Instructions for the task — Below are records; report the number of lines among them that include the word "registers", and nothing further.

Stored entries:
**src/rtl/voltfmt_pkg.sv**
```systemverilog
package voltfmt_pkg;
  localparam int SEG_W = 7;
  typedef logic [3:0]       bcd_t;
  typedef logic [SEG_W-1:0] seg_t;

  function automatic bcd_t cadd3(input bcd_t x);
    return (x >= 4'd5) ? bcd_t'(x + 4'd3) : x;
  endfunction
endpackage

```
**src/rtl/voltfmt_bin2bcd.sv**
```systemverilog
module voltfmt_bin2bcd #(
  parameter int IN_W   = 9,
  parameter int DIGITS = 3
) (
  input  logic [IN_W-1:0]     bin,
  output logic [4*DIGITS-1:0] bcd
);
  import voltfmt_pkg::*;
  localparam int BW = 4 * DIGITS;

  logic [BW-1:0] stage [0:IN_W];
  assign stage[0] = '0;

  for (genvar s = 0; s < IN_W; s++) begin : g_step
    logic [BW-1:0] adj;
    for (genvar d = 0; d < DIGITS; d++) begin : g_cell
      assign adj[4*d +: 4] = cadd3(stage[s][4*d +: 4]);
    end
    assign stage[s+1] = {adj[BW-2:0], bin[IN_W-1-s]};
  end

  assign bcd = stage[IN_W];
endmodule

```
**src/rtl/voltfmt_seg7.sv**
```systemverilog
module voltfmt_seg7 (
  input  voltfmt_pkg::bcd_t digit,
  input  logic              en,
  output voltfmt_pkg::seg_t seg
);
  import voltfmt_pkg::*;
  seg_t pat;
  always_comb begin
    unique case (digit)
      4'd0: pat = 7'h3F;
      4'd1: pat = 7'h06;
      4'd2: pat = 7'h5B;
      4'd3: pat = 7'h4F;
      4'd4: pat = 7'h66;
      4'd5: pat = 7'h6D;
      4'd6: pat = 7'h7D;
      4'd7: pat = 7'h07;
      4'd8: pat = 7'h7F;
      4'd9: pat = 7'h6F;
      default: pat = 7'h00;
    endcase
  end
  assign seg = en ? pat : '0;
endmodule

```
**src/rtl/voltfmt_hold.sv**
```systemverilog
module voltfmt_hold #(
  parameter int W = 8
) (
  input  logic         clk,
  input  logic         rst_n,
  input  logic         in_valid,
  output logic         in_ready,
  input  logic [W-1:0] in_data,
  output logic         out_valid,
  input  logic         out_ready,
  output logic [W-1:0] out_data
);
  logic         full_q;
  logic [W-1:0] data_q;
  logic         take;

  assign in_ready = !full_q || out_ready;
  assign take     = in_valid && in_ready;

  always_ff @(posedge clk) begin
    if (!rst_n) begin
      full_q <= 1'b0;
      data_q <= '0;
    end else begin
      if (take) begin
        full_q <= 1'b1;
        data_q <= in_data;
      end else if (out_ready) begin
        full_q <= 1'b0;
      end
    end
  end

  assign out_valid = full_q;
  assign out_data  = data_q;
endmodule

```
**src/rtl/voltfmt_top.sv**
```systemverilog
module voltfmt_top #(
  parameter int CODE_W = 8,
  parameter int DIGITS = 3
) (
  input  logic                  clk,
  input  logic                  rst_n,
  input  logic                  in_valid,
  output logic                  in_ready,
  input  logic [CODE_W-1:0]     in_code,
  output logic                  out_valid,
  input  logic                  out_ready,
  output logic [7*DIGITS-1:0]   seg_o,
  output logic [DIGITS-1:0]     dp_o
);
  import voltfmt_pkg::*;
  localparam int DBL_W = CODE_W + 1;

  logic [CODE_W-1:0]   held_code;
  logic [DBL_W-1:0]    doubled;
  logic [4*DIGITS-1:0] bcd;

  voltfmt_hold #(.W(CODE_W)) u_hold (
    .clk      (clk),
    .rst_n    (rst_n),
    .in_valid (in_valid),
    .in_ready (in_ready),
    .in_data  (in_code),
    .out_valid(out_valid),
    .out_ready(out_ready),
    .out_data (held_code)
  );

  assign doubled = {held_code, 1'b0};

  voltfmt_bin2bcd #(.IN_W(DBL_W), .DIGITS(DIGITS)) u_bcd (
    .bin(doubled),
    .bcd(bcd)
  );

  for (genvar i = 0; i < DIGITS; i++) begin : g_digit
    voltfmt_seg7 u_dec (
      .digit(bcd[4*i +: 4]),
      .en   (out_valid),
      .seg  (seg_o[7*i +: 7])
    );
    assign dp_o[i] = out_valid && (i == DIGITS - 1);
  end
endmodule

```
**config.mk**
```make
export PLATFORM = sky130hd
export DESIGN_NAME = voltfmt_top
export DESIGN_NICKNAME = d
export VERILOG_FILES = /design/src/rtl/voltfmt_pkg.sv /design/src/rtl/voltfmt_bin2bcd.sv /design/src/rtl/voltfmt_seg7.sv /design/src/rtl/voltfmt_hold.sv /design/src/rtl/voltfmt_top.sv
export SDC_FILE = /design/constraint.sdc
export NUM_CORES = 1
export LEC_CHECK = 0
export ABC_AREA = 1
export CORE_UTILIZATION = 52
export DETAILED_ROUTE_END_ITERATION = 12
export PLACE_DENSITY = 0.81
export SLEW_MARGIN = 20
export SYNTH_ARGS = -nofsm -noshare
export SYNTH_HDL_FRONTEND = slang
export SYNTH_SLANG_ARGS = --single-unit
```
**constraint.sdc**
```tcl
create_clock -name clk -period 6.3 [get_ports clk]
set_input_delay 0.63 -clock clk [delete_from_list [all_inputs] [get_ports clk]]
set_output_delay 0.63 -clock clk [all_outputs]
set_load 0.005 [all_outputs]
```
Word level (Yosys, flattened, before mapping)
Memories as Yosys holds them, arrays and structs flattened.
Cells that the tools add are included.

storage, ports and cells
  bits in registers = 9
  bits in read-only memories = 336
  input port bits = 12
  output and inout bits = 26
  word-level logic and storage cells = 77
  memories = 3

memory list
  memory           words  width  rd ports  clocked after Yosys merged registers in  write ports  RTL line           source
  (no name shown)  16     7      1         0                                        0            voltfmt_seg7.sv:9  unique case (digit)
  (no name shown)  16     7      1         0                                        0            voltfmt_seg7.sv:9
  (no name shown)  16     7      1         0                                        0            voltfmt_seg7.sv:9

operators by class
  add/subtract/negate cells = 21
  order comparisons = 21
  muxes and demuxes = 26
  reductions and logical operators = 4

operators with widths
  kind                   count
  $ge A4 B3 Y1 const B   18
  $mux W4                15
  $add A4 B2 Y4 const B  13
  $mux W7                3
  $mux W3                6
  $add A3 B2 Y3 const B  5
  $add A1 B2 Y3 const B  3
  $ge A1 B3 Y1 const B   3
  $mux W1                2
  $reduce_bool A2 Y1     1
  $logic_and A1 B1 Y1    1
  $logic_not A1 Y1       1
  $logic_or A1 B1 Y1     1

Longest topological paths before layout
Gate-level depths: netlist of the first run.
An unclocked memory read counts as a cell.

  depth in word-level cells = 18
  gate-level depth with buffers = 45
  gate-level depth less buffers = 45

Modules after synthesis
A second synthesis of the first run with hierarchy kept.

second synthesis, totals
  cell total of the unflattened synthesis = 352
  area, all modules = 2049.5 sq um

modules (own cells, without submodules)
  module           times used  cells each  area each (sq um)
  voltfmt_bin2bcd  1           186         1038.5
  voltfmt_seg7     3           35          186.4
  voltfmt_hold     1           57          425.4
  voltfmt_top      1           4           26.3

Least setup slack after synthesis of the first run
No wires, ideal clock.

  path kind = register to output
  start point = reg u_hold.data_q[6] (netlist: u_hold.out_data[6])
  end point = out seg_o[10]
  data arrival time = 4.661 ns
  data required time = 5.670 ns
  setup slack = 1.009 ns
  cell stages (with the launch flop) = 43
  cells stage by stage = dfxtp_1 -> inv_1 -> ha_1 -> nand2_2 -> nand2_1 -> nand2_1 -> nand2_1 -> ha_1 -> nand2_1 -> nand3_1 -> nand2_1 -> nand2_1 -> nand2_1 -> inv_1 -> ha_1 -> nor2_1 -> inv_1 -> nand3_2 -> (+7 left out) -> inv_1 -> nand3_1 -> nand2_1 -> ha_1 -> nand2_1 -> nand3_4 -> nand2_2 -> nand2_4 -> ha_1 -> nand2_2 -> nand3_2 -> nand2_1 -> nand2_1 -> ha_1 -> inv_1 -> nor2_1 -> nor2_1 -> nor2_2

between the ends
  cells in the longest elaborated chain, start to end = 16
  elaborated cells between the ends (all ways) = 41
  those cells by class = add/sub (13); order compare (13); mux (14); memory (1)

ends and longest elaborated chain
  element                                               RTL line            source
  from (decl)                                           voltfmt_hold.sv:14  logic [W-1:0] data_q;
  from (signal assigned)                                voltfmt_hold.sv:27  data_q <= in_data;
  $add A4 B2 Y4 / $ge A4 B3 Y1 (equally long branches)  voltfmt_pkg.sv:7    return (x >= 4'd5) ? bcd_t'(x + 4'd3) : x;
  $mux W4 (*)                                           voltfmt_pkg.sv:7
  $add A4 B2 Y4 / $ge A4 B3 Y1 (equally long branches)  voltfmt_pkg.sv:7
  $mux W4                                               voltfmt_pkg.sv:7
  $add A4 B2 Y4 / $ge A4 B3 Y1 (equally long branches)  voltfmt_pkg.sv:7
  $mux W4                                               voltfmt_pkg.sv:7
  $add A4 B2 Y4 / $ge A4 B3 Y1 (equally long branches)  voltfmt_pkg.sv:7
  $mux W4                                               voltfmt_pkg.sv:7
  $add A4 B2 Y4 / $ge A4 B3 Y1 (equally long branches)  voltfmt_pkg.sv:7
  $mux W4                                               voltfmt_pkg.sv:7
  $add A4 B2 Y4 / $ge A4 B3 Y1 (equally long branches)  voltfmt_pkg.sv:7
  $mux W4                                               voltfmt_pkg.sv:7
  $add A4 B2 Y4 / $ge A4 B3 Y1 (equally long branches)  voltfmt_pkg.sv:7
  $mux W4                                               voltfmt_pkg.sv:7
  $mem_v2 Z16 W7 (*)                                    -
  $mux W7 (*)                                           voltfmt_seg7.sv:23  assign seg = en ? pat : '0;
  to (decl)                                             voltfmt_top.sv:12   output logic [7*DIGITS-1:0] seg_o,

Mark *: on every way between the ends. The rest lies on a longest branch, timed or not.

Final worst setup path of the first run
  start point = reg u_hold.data_q[6] (netlist: u_hold.out_data[6])
  end point = out seg_o[9]

The elaborated chain is that of the path after synthesis.

==> results of run 1 <==
cells in the final DEF (no fill, tap or decap), types with 8 or more instances in the layout:
cell	n
a21oi_1	15
clkdlybuf4s50_1	30
ha_1	13
inv_1	40
inv_2	8
nand2_1	70
nand2_2	24
nand2_4	11
nand3_1	26
nor2_1	16
o21ai_0	10
worst reg2reg max path: cells and delay by family, from the launching register on:
kind            cells  cell delay, ps
simple gates        2             690
buf+inv             1             200
flops               1             590
compound gates      2             270
power groups by stage:
stage	Combinational (mW)	Clock, mW	Sequential, mW
global route	1.01	0.0480	0.0683
finish	0.889	0.0446	0.0681
global placement	0.819	0	0.0678
floorplan	0.638	0	0.0658
CTS	0.853	0.0463	0.0669
detailed placement	0.833	0	0.0681
state kept, by name (all words and copies together), names as in the netlist:
signal	count
u_hold.out_valid	1
u_hold.out_data	8
stage by stage:
stage | instance area [um2] | hold WS [ps] | instances
6_report | 2347 | 515.9 | 378
3_3_place_gp | 2155 | 504.3 | 369
3_5_place_dp | 2155 | 519.9 | 369
4_1_cts | 2208 | 528.8 | 374
5_1_grt | 2347 | 543.2 | 378
2_1_floorplan | 1795 | 481.9 | 297
layer usage:
metal	vias to the layer above	GRT usage [%]
li1	1013	-
met1	820	26.87
met2	31	40.66
met3	5	0.6397
met4	0	5.844
met5	-	0
timing repair:
action / CTS / global route
setup buffers: 1 / 4
endpoints found under the setup margin: 3 / 14
pin swaps: 2 / 7
resized for setup: 7 / 32
how the worst max path moves through the flow:
| stage | slack [ps] | end | cells after the start | startpoint |
|---|---|---|---|---|
| 2_1_floorplan | 1010 | seg_o[10] | 42 | u_hold.out_data[6] |
| 3_3_place_gp | 230 | seg_o[10] | 43 | u_hold.out_data[6] |
| 3_5_place_dp | 120 | seg_o[10] | 45 | u_hold.out_data[6] |
| 4_1_cts | 0.3 | seg_o[10] | 44 | u_hold.out_data[6] |
| 5_1_grt | -80 | seg_o[9] | 44 | u_hold.out_data[6] |
| 6_report | 340 | seg_o[9] | 43 | u_hold.out_data[6] |
cells by family after synthesis:
kind of cell	synth area share (%)
buf+inv	13.27
simple gates	51.54
fa+ha+maj	13.27
xor+xnor	2.235
other cells	0.2093
flops	10.06
compound gates	9.428
cell type report:
class / instances / area share (%)
repair buffers: 41 / 17.38
inverters: 49 / 7.942
well taps: 44 / 2.345
clock buffers: 3 / 0.9595
flip-flops and latches: 9 / 7.783
multi-input cells: 231 / 63.38
clock inverters: 1 / 0.2132
==> impl_metrics.csv, run 1 <==
group,metric,value,unit
clocking,clk_pin_slew_worst_paths,60,ps
route,routed_wl,3.746,mm
logic_synthesis,synth_commonest_cells,"nand2_1, inv_1, nand3_1, ha_1, nand2_2",
logic_synthesis,synth.avg_cell_area,6.053,um2
sta,min_period_over_period,94.64,%
global_routing,grt_pass1_vias,1643,
place,port_buffers,35,
sta,timing.final.max_slew_violations,0,
route,vias,1869,
power_and_ir_drop,p_int,0.4396,mW
logic_synthesis,seq_area_frac_synth,10.06,%
sta,skew,5.913,ps
final_layout,diodes,0,
clocking,cts_hold_buffers,0,
sta,setup_viol,0,
hold_path,min_path_type,"reg -> reg",
final_layout,syn2layout_area_growth,31.01,%
setup_path,rr_startpoint,"u_hold.out_valid",
power_and_ir_drop,comb_power_share,88.8,%
setup_path,crit_arrival,5330,ps
clocking,root_buffer,"clkbuf_4",
sta,layout_setup_ws,337.6,ps
power_and_ir_drop,clkPwrFrac,4.4,%
power_and_ir_drop,swShare,56.09,%
sta,hold_viol_final,0,
logic_synthesis,synth_most_common_cell,"nand2_1",
job,maxCapViolations,0,
die,rows,20,
clocking,insertion_delay,270,ps
place,gp_congestion,0.8110,
power_and_ir_drop,p_per_area,426.5,nW/um2
global_routing,grt_pass1_wl,6.272,mm
route,drc_errors,0,
route,wl_met1,1.781,mm
route,drt_first_pass_iters,4,
clocking,cts_buffer_depth,2,
power_and_ir_drop,switching_power,0.5616,mW
power_and_ir_drop,p_leak,1.338,nW
die,start_util,56.83,%
global_routing,grt_usage,21.61,%
final_layout,multi_input_area,1488,um2
die,ios,38,
route,drtIter0Drc,63,
route,routed-wl-met2,1.847,mm
setup_path,critPathSlowestCell,"clkdlybuf4s50_1",
route,highest_layer,"met4",
global_routing,antenna_found_initial,0,
setup_path,cp.buffers_inverters,11,
power_and_ir_drop,power,1.001,mW
setup_path,path_class,"reg -> out",
logic_synthesis,async_reset_ff_share,0,%
clocking,numCtsBuffers,3,
route,wl_per_cell,9.910,um
sta,max_freq,167.7,MHz
clocking,cts_tree,"done",
route,met3_length,71,um
place,dp_hpwl,2.963,mm
hold_path,holdCritStartpoint,"u_hold.out_data[6]",
die,die_area,3684,um2
global_routing,grt_max_degree,17,
final_layout,drive_above_1_share,25.45,%
hold_path,holdPathEnd,"u_hold.out_data[6]",
setup_path,r2r_end,"u_hold.out_data[2]",
logic_synthesis,yosys_warnings,0,
logic_synthesis,netlist_instances,296,
power_and_ir_drop,power_frac_seq,6.8,%
logic_synthesis,yosysTopAreaCell,"nand2_1",
logic_synthesis,synth_ff_type,"dfxtp_1",
final_layout,nets,366,
final_layout,n_fill_cell,272,
route,vias_per_cell,4.944,
power_and_ir_drop,ir_drop,0.2763,mV
final_layout,regArea,182.7,um2
clocking,htreeDepth,1,
setup_path,cp_max_fo,6,
global_routing,overflow,0,
logic_synthesis,synth_top_area_share,16.34,%
final_layout,fin_util,74.44,%
route,final_antenna_net_count,0,
logic_synthesis,synth.distinct_cells,30,
sta,fin_tns_setup,0,ps
setup_path,crit_top_cell,"nand2_2",
logic_synthesis,yosys_register_bits,9,
die,die_x,60.70,um
setup_path,critPathRequiredTime,5670,ps
logic_synthesis,yosys-top-cells-area,"nand2_1, ha_1, dfxtp_1",
die,die_h,60.70,um
setup_path,cp_slowest_stage_delay,500,ps
sta,fin_crit,5962,ps
setup_path,reg2reg_slack,4470,ps
logic_synthesis,synth_edf_count,0,
run_status,status,"finished clean",
setup_path,cp_top_family,"simple AND/OR/NAND/NOR gates",
clocking,cts_sinks,9,
die,coreArea,3153,um2
logic_synthesis,synthesis.area,1792,um2
place,pre_cts_ws,120.9,ps
hold_path,min_delay_path_depth,2,
setup_path,critPathLaunchType,"flip-flop",
setup_path,r2r_cells,5,
setup_path,crit_path_end_kind,"output port",
No activity file was read; power rests on OpenSTA's default activity.
==> inputs of run 2 (changes only) <==
--- a/config.mk
+++ b/config.mk
@@ -6,9 +6,10 @@
 export NUM_CORES = 1
 export LEC_CHECK = 0
 export ABC_AREA = 1
+export CORE_ASPECT_RATIO = 1.25
 export CORE_UTILIZATION = 52
 export DETAILED_ROUTE_END_ITERATION = 12
-export PLACE_DENSITY = 0.81
+export PLACE_DENSITY = 0.82
 export SLEW_MARGIN = 20
 export SYNTH_ARGS = -nofsm -noshare
 export SYNTH_HDL_FRONTEND = slang
==> impl_metrics.csv, run 2 (synthesis results as in run 1) <==
group,metric,value,unit
place,dp_hpwl,2.947,mm
route,final_antenna_net_count,0,
route,vias,1851,
final_layout,fin_util,70.91,%
setup_path,r2r_end,"u_hold.out_data[1]",
global_routing,antenna_found_initial,0,
setup_path,critPathLaunchType,"flip-flop",
die,start_util,55.10,%
global_routing,overflow,0,
place,port_buffers,35,
setup_path,cp_max_fo,6,
setup_path,crit_top_cell,"nand2_1",
route,drc_errors,0,
setup_path,critPathRequiredTime,5670,ps
die,die_area,3686,um2
place,gp_congestion,0.8461,
die,die_x,54.50,um
sta,hold_viol_final,0,
global_routing,grt_pass1_vias,1668,
setup_path,critPathSlowestCell,"clkdlybuf4s50_1",
hold_path,min_path_type,"reg -> reg",
setup_path,r2r_cells,5,
route,drtIter0Drc,48,
setup_path,reg2reg_slack,4490,ps
power_and_ir_drop,p_leak,1.387,nW
setup_path,rr_startpoint,"u_hold.out_valid",
clocking,htreeDepth,1,
clocking,cts_sinks,9,
power_and_ir_drop,p_per_area,452.3,nW/um2
setup_path,crit_path_end_kind,"output port",
setup_path,cp_slowest_stage_delay,490,ps
final_layout,final_cell_mix,"nand2_1, inv_1, nand3_1, nand2_2, clkdlybuf4s50_1",
sta,min_period_over_period,92.68,%
final_layout,largest_reg_flops,8,
setup_path,crit_end,"seg_o[13]",
job,maxCapViolations,0,
clocking,root_buffer,"clkbuf_8",
clocking,cts_tree,"done",
die,rows,23,
route,vias_per_cell,5.016,
die,die_h,67.63,um
sta,skew,1.186,ps
sta,fin_tns_setup,0,ps
global_routing,grt_pass1_wl,6.341,mm
setup_path,startpoint,"u_hold.out_data[6]",
place,dp_cells,362,
route,routed_wl,3.732,mm
final_layout,diodes,0,
final_layout,nets,364,
die,ios,38,
route,drt_first_pass_iters,4,
final_layout,finalNonFillerCells,369,
sta,timing.final.max_slew_violations,0,
run_status,status,"finished clean",
final_layout,syn2layout_area_growth,28.70,%
sta,fin_crit,5839,ps
setup_path,path_class,"reg -> out",
final_layout,drive_above_1_share,23.19,%
clocking,cts_hold_buffers,0,
power_and_ir_drop,ir_drop,0.3801,mV
sta,setup_viol,0,
clocking,insertion_delay,220,ps
clocking,numCtsBuffers,3,
sta,max_freq,171.3,MHz
route,wl_per_cell,10.11,um
sta,whs,515.9,ps
global_routing,grt_max_degree,17,
clocking,cts_buffer_depth,2,
die,coreArea,3252,um2
clocking,clk_pin_slew_worst_paths,40,ps
global_routing,grt_usage,22.26,%
final_layout,mostFrequentLayoutCell,"nand2_1",
setup_path,crit_arrival,5210,ps
place,dpl-instance-area,2146,um2
final_layout,design_area,2306,um2
## run 2: cell count changes in the layout (fill, tap and decap cells not counted), moves of 2 or more
cell / before / now
clkdlybuf4s50_1: 30 / 26
dlymetal6s2s_1: 5 / 9
clkbuf_4: 3 / 0
clkbuf_8: 0 / 3
ha_4: 3 / 0
buf_4: 6 / 4
ha_1: 13 / 15
inv_1: 40 / 42
nand2_2: 24 / 26
nand2_4: 11 / 9
## run 2: worst min-delay path by stage
stage / end / startpoint / depth (start not counted) / slack (ps)
finish: u_hold.out_data[6] / u_hold.out_data[6] / 2 / 520
global route: u_hold.out_data[6] / u_hold.out_data[6] / 2 / 540
CTS: u_hold.out_data[0] / u_hold.out_data[0] / 2 / 540
detailed placement: u_hold.out_data[0] / u_hold.out_data[0] / 2 / 530
global placement: u_hold.out_data[0] / u_hold.out_data[0] / 2 / 500
floorplan: u_hold.out_data[0] / u_hold.out_data[0] / 2 / 480
## run 2: timing repair
item / CTS / global route
buffers inserted: 0 / 3
endpoints found under the setup margin: 1 / 14
pin swaps: 1 / 5
cloned: 0 / 0
gates resized for setup: 4 / 29
## run 2: routing by layer
layer,track usage [%],vias up,share of wire (%)
li1,-,1000,-
met3,2.027,0,2.3
met2,43.29,28,55
met4,5.769,0,0
met5,0,-,0
met1,24.47,823,43
## run 2: metrics by stage
stage               power, mW  worst slack (ps)
floorplan              0.7038              1009
global placement       0.8812             328.9
detailed placement     0.9030             148.4
CTS                    0.9849             8.813
global route            1.181            -53.48
finish                  1.043             461.2
## run 2: area by class of cell
cell class / count / area, um2
multi-input cells: 231 / 1446
repair buffers: 39 / 402.9
clock buffers: 4 / 45.04
inverters: 49 / 183.9
fillers: 285 / 945.9
well taps: 37 / 46.29
flip-flops and latches: 9 / 181.4
## run 2: where the power goes
group	switching (mW)	total, mW	internal [mW]	leakage [nW]
registers	0.00554	0.0675	0.0619	0.0751
logic	0.544	0.911	0.367	1.29
clock network	0.0205	0.0644	0.0439	0.0228
## run 2: critical path: cells and delay by family (launching register included)
family	cells	cell delay, ps
flops	1	330
simple gates	27	2480
compound gates	2	140
buf+inv	9	1160
fa+ha+maj	5	920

Expected answer — 3